Flink Table API在流模式下加入表

发布于 2025-01-20 04:47:27 字数 2817 浏览 3 评论 0原文

我已经在我的Flink应用程序中注册了两个JDBC表，并希望加入它们并将结果转换为常规数据流。但是，当我加入表格时，

在线程“ main” org.apache.flink.table.api.tableException中获得错误异常时由节点join（interype = [weledouterjoin]，where = [（（id = asset_id）和（lans _id = ally_id0））]，select = [ally_id，id，id，poi_id，gateway_id，athewway_id，asset_id0，asset_id，asset_id，tag_id，cool] [nouniquekey]，rightInputspec = [nouniquekey]）

    val assetTableDescriptor = TableDescriptor.forConnector("jdbc")
      .option(JdbcConnectorOptions.URL, s"jdbc:mysql://${memsqlConfig("host")}:${memsqlConfig("port")}/${memsqlConfig("dbname")}")
      .option(JdbcConnectorOptions.USERNAME, memsqlConfig("user"))
      .option(JdbcConnectorOptions.PASSWORD, memsqlConfig("pass"))
      .option(JdbcConnectorOptions.TABLE_NAME, "asset")
      .schema(Schema.newBuilder()
        .column("owner_id", DataTypes.STRING)
        .column("id", DataTypes.STRING)
        .column("poi_id", DataTypes.STRING)
        .column("gateway_id", DataTypes.STRING)
        .column("internal_status", DataTypes.STRING)
        .build())
      .build()

    val assetTagTableDescriptor = TableDescriptor.forConnector("jdbc")
      .option(JdbcConnectorOptions.URL, s"jdbc:mysql://${memsqlConfig("host")}:${memsqlConfig("port")}/${memsqlConfig("dbname")}")
      .option(JdbcConnectorOptions.USERNAME, memsqlConfig("user"))
      .option(JdbcConnectorOptions.PASSWORD, memsqlConfig("pass"))
      .option(JdbcConnectorOptions.TABLE_NAME, "asset_tag")
      .schema(Schema.newBuilder()
        .column("owner_id", DataTypes.STRING)
        .column("asset_id", DataTypes.STRING)
        .column("tag_id", DataTypes.STRING)
        .column("role", DataTypes.STRING)
        .build())
      .build()

    tableEnv.createTemporaryTable("asset", assetTableDescriptor)
    tableEnv.createTemporaryTable("asset_tag", assetTagTableDescriptor)

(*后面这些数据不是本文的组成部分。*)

### src/rtl/calc_alu.sv
// Combinational unsigned ALU. Add/sub wrap; multiply overflow and divide by zero
// raise o_err and force the result to zero.
module calc_alu
    import control_unit_pkg::*;
#(
    parameter int WIDTH = 16
) (
    input  logic [WIDTH-1:0] i_a,
    input  logic [WIDTH-1:0] i_b,
    input  logic [1:0]       i_op,
    output logic [WIDTH-1:0] o_result,
    output logic             o_err
);

    logic [2*WIDTH-1:0] w_product;

    // Full-width product so overflow is judged on the true product, not a wrapped one.
    assign w_product = {{WIDTH{1'b0}}, i_a} * {{WIDTH{1'b0}}, i_b};

    always_comb begin
        o_result = '0;
        o_err    = 1'b0;
        case (i_op)
            OP_ADD: o_result = i_a + i_b;
            OP_SUB: o_result = i_a - i_b;
            OP_MUL: begin
                if (w_product[2*WIDTH-1:WIDTH] != '0)
                    o_err = 1'b1;
                else
                    o_result = w_product[WIDTH-1:0];
            end
            default: begin
                if (i_b == '0)
                    o_err = 1'b1;
                else
                    o_result = i_a / i_b;
            end
        endcase
    end

endmodule

### src/rtl/control_unit.sv
// Calculator sequencer: edge-detects key presses, accumulates decimal operands,
// applies the latched operator on '=' or a chained operator, and drives the display.
module control_unit
    import control_unit_pkg::*;
#(
    parameter int WIDTH     = 16,
    parameter int MAX_ENTRY = 9999
) (
    input  logic             clock,
    input  logic             reset,
    input  logic [3:0]       button,
    input  logic             is_pressed_next,
    output logic [WIDTH-1:0] display,
    output logic             error,
    output logic [2:0]       o_state
);

    localparam int EW = WIDTH + 4;

    logic [WIDTH-1:0] r_a;
    logic [WIDTH-1:0] r_b;
    logic [1:0]       r_op;
    logic [2:0]       r_state;
    logic             r_prev_press;
    logic             r_error;
    logic [WIDTH-1:0] r_display;

    logic [WIDTH-1:0] w_a_nxt;
    logic [WIDTH-1:0] w_b_nxt;
    logic [1:0]       w_op_nxt;
    logic [2:0]       w_state_nxt;
    logic             w_err_nxt;
    logic [WIDTH-1:0] w_display_nxt;

    logic             w_press;
    key_class_e       w_class;
    logic [1:0]       w_key_op;
    logic [WIDTH-1:0] w_digit;
    logic [EW-1:0]    w_acc_a;
    logic [EW-1:0]    w_acc_b;
    logic             w_a_fits;
    logic             w_b_fits;
    logic [WIDTH-1:0] w_alu_result;
    logic             w_alu_err;

    assign w_press  = is_pressed_next & ~r_prev_press;
    assign w_class  = classify_key(button);
    assign w_key_op = key_to_op(button);
    assign w_digit  = {{(WIDTH-4){1'b0}}, button};

    // Accumulate in a wider field so an oversize entry is rejected rather than wrapped.
    assign w_acc_a  = {4'b0000, r_a} * EW'(10) + EW'(button);
    assign w_acc_b  = {4'b0000, r_b} * EW'(10) + EW'(button);
    assign w_a_fits = (w_acc_a <= EW'(MAX_ENTRY));
    assign w_b_fits = (w_acc_b <= EW'(MAX_ENTRY));

    calc_alu #(
        .WIDTH(WIDTH)
    ) u_alu (
        .i_a      (r_a),
        .i_b      (r_b),
        .i_op     (r_op),
        .o_result (w_alu_result),
        .o_err    (w_alu_err)
    );

    always_comb begin
        w_state_nxt = r_state;
        w_a_nxt     = r_a;
        w_b_nxt     = r_b;
        w_op_nxt    = r_op;
        w_err_nxt   = r_error;
        if (w_press) begin
            if (w_class == KC_CLEAR) begin
                w_state_nxt = ST_ENTRY_A;
                w_a_nxt     = '0;
                w_b_nxt     = '0;
                w_op_nxt    = OP_ADD;
                w_err_nxt   = 1'b0;
            end else begin
                case (r_state)
                    ST_ENTRY_A: begin
                        if (w_class == KC_DIGIT) begin
                            if (w_a_fits)
                                w_a_nxt = w_acc_a[WIDTH-1:0];
                        end else if (w_class == KC_OP) begin
                            w_op_nxt    = w_key_op;
                            w_b_nxt     = '0;
                            w_state_nxt = ST_OP_WAIT;
                        end
                    end
                    ST_OP_WAIT: begin
                        if (w_class == KC_DIGIT) begin
                            w_b_nxt     = w_digit;
                            w_state_nxt = ST_ENTRY_B;
                        end else if (w_class == KC_OP) begin
                            w_op_nxt = w_key_op;
                        end
                    end
                    ST_ENTRY_B: begin
                        if (w_class == KC_DIGIT) begin
                            if (w_b_fits)
                                w_b_nxt = w_acc_b[WIDTH-1:0];
                        end else if (w_alu_err) begin
                            w_a_nxt     = '0;
                            w_err_nxt   = 1'b1;
                            w_state_nxt = ST_ERROR;
                        end else begin
                            w_a_nxt = w_alu_result;
                            if (w_class == KC_EQUAL) begin
                                w_state_nxt = ST_RESULT;
                            end else begin
                                w_op_nxt    = w_key_op;
                                w_b_nxt     = '0;
                                w_state_nxt = ST_OP_WAIT;
                            end
                        end
                    end
                    ST_RESULT: begin
                        if (w_class == KC_DIGIT) begin
                            w_a_nxt     = w_digit;
                            w_state_nxt = ST_ENTRY_A;
                        end else if (w_class == KC_OP) begin
                            w_op_nxt    = w_key_op;
                            w_b_nxt     = '0;
                            w_state_nxt = ST_OP_WAIT;
                        end
                    end
                    default: ;
                endcase
            end
        end
    end

    // Display follows the state being entered so it changes on the same edge as the key.
    always_comb begin
        case (w_state_nxt)
            ST_ENTRY_B: w_display_nxt = w_b_nxt;
            ST_ERROR:   w_display_nxt = '0;
            default:    w_display_nxt = w_a_nxt;
        endcase
    end

    always_ff @(posedge clock or negedge reset) begin
        if (!reset) begin
            r_a          <= '0;
            r_b          <= '0;
            r_op         <= OP_ADD;
            r_state      <= ST_ENTRY_A;
            r_prev_press <= 1'b0;
            r_error      <= 1'b0;
            r_display    <= '0;
        end else begin
            r_a          <= w_a_nxt;
            r_b          <= w_b_nxt;
            r_op         <= w_op_nxt;
            r_state      <= w_state_nxt;
            r_prev_press <= is_pressed_next;
            r_error      <= w_err_nxt;
            r_display    <= w_display_nxt;
        end
    end

    assign display = r_display;
    assign error   = r_error;
    assign o_state = r_state;

endmodule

    val assetTable: Table = tableEnv.from(assetTableDescriptor)
      .select($"owner_id" as "asset_owner_id", $"id", $"poi_id", $"gateway_id", $"internal_status")

    val assetTagTable: Table = tableEnv.from(assetTagTableDescriptor)
      .select($"owner_id", $"asset_id", $"tag_id", $"role")

    val assetAssociationTable = assetTable
      .leftOuterJoin(assetTagTable, $"id" === $"asset_id" and $"asset_owner_id" === $"owner_id")
      .select($"asset_owner_id", $"id", $"poi_id", $"gateway_id", $"tag_id", $"role")

    val assetTableStream: DataStream[AssetOperationKafkaMsg] = tableEnv
      .toDataStream(assetAssociationTable, classOf[JdbcAssetState])
      .flatMap(new JdbcAssetStateDataMapper)

加入assettableStream

在批处理模式下，它可以正常工作，但是我需要在我在流模式下以我发现的内容在Flink Docs中，我似乎需要使用查找加入，但无法弄清楚如何使用表API（不是SQL）来做到这一点。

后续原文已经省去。